[Stored data entries]
····················
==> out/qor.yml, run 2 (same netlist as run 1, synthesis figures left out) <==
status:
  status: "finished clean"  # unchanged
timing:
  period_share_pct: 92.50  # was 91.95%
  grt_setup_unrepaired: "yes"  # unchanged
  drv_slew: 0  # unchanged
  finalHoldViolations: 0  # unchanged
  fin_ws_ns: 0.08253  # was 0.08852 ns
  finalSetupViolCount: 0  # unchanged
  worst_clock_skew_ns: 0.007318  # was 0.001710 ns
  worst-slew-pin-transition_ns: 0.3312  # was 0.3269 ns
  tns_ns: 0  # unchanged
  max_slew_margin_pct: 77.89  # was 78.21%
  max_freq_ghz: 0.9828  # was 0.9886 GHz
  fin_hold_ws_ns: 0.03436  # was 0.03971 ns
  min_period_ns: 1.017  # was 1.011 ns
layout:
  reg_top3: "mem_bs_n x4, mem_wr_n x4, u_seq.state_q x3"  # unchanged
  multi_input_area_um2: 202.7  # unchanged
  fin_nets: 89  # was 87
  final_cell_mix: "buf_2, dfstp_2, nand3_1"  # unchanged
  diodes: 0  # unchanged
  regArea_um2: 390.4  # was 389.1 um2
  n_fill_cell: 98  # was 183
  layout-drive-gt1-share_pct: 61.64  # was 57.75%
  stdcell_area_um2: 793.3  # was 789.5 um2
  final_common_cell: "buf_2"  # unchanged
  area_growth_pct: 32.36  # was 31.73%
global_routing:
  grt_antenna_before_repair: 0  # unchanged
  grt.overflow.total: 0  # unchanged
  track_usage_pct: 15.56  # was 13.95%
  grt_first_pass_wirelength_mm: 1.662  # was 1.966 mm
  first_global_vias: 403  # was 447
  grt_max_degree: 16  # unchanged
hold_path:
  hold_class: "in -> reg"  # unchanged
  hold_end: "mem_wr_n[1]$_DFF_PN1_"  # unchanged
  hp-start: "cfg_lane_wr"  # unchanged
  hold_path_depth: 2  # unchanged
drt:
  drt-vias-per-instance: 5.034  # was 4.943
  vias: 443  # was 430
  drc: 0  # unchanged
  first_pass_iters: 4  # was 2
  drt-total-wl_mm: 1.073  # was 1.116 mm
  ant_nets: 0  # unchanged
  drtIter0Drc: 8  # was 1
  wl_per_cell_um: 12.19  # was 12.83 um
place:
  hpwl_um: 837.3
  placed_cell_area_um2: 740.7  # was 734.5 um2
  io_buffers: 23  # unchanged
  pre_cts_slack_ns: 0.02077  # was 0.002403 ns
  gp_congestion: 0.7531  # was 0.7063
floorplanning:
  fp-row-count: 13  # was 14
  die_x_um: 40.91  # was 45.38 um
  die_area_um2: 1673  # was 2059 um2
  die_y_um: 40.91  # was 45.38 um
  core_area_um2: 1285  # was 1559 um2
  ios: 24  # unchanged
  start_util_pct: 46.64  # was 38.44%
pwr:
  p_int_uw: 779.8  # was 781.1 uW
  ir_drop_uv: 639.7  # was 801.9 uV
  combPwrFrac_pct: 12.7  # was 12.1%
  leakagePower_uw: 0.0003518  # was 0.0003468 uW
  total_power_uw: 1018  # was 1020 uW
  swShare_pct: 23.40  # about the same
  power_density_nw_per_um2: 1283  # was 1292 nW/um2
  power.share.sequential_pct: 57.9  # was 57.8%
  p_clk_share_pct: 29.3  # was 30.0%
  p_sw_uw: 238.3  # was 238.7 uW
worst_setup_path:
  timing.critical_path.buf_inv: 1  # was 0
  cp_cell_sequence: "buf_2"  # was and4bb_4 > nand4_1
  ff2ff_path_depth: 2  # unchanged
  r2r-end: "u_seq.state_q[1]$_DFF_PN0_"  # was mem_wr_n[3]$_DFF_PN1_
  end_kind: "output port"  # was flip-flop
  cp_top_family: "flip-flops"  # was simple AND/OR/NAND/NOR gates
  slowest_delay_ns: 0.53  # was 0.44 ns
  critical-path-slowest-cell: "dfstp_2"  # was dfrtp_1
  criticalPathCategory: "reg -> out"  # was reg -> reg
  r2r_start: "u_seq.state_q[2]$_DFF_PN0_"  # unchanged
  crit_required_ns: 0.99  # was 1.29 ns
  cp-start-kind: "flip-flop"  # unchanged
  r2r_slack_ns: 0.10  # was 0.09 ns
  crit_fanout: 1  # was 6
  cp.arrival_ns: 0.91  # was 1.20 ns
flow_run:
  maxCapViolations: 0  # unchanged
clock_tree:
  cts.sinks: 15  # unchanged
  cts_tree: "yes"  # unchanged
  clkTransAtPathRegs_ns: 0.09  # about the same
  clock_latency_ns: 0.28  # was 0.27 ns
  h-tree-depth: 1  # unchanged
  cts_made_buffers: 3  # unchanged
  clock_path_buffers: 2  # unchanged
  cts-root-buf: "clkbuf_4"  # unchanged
····················
YOUR ASSIGNMENT: Each line of the data that holds the word "timing" should be copied.

YOUR SOLUTION:
timing:
  timing.critical_path.buf_inv: 1  # was 0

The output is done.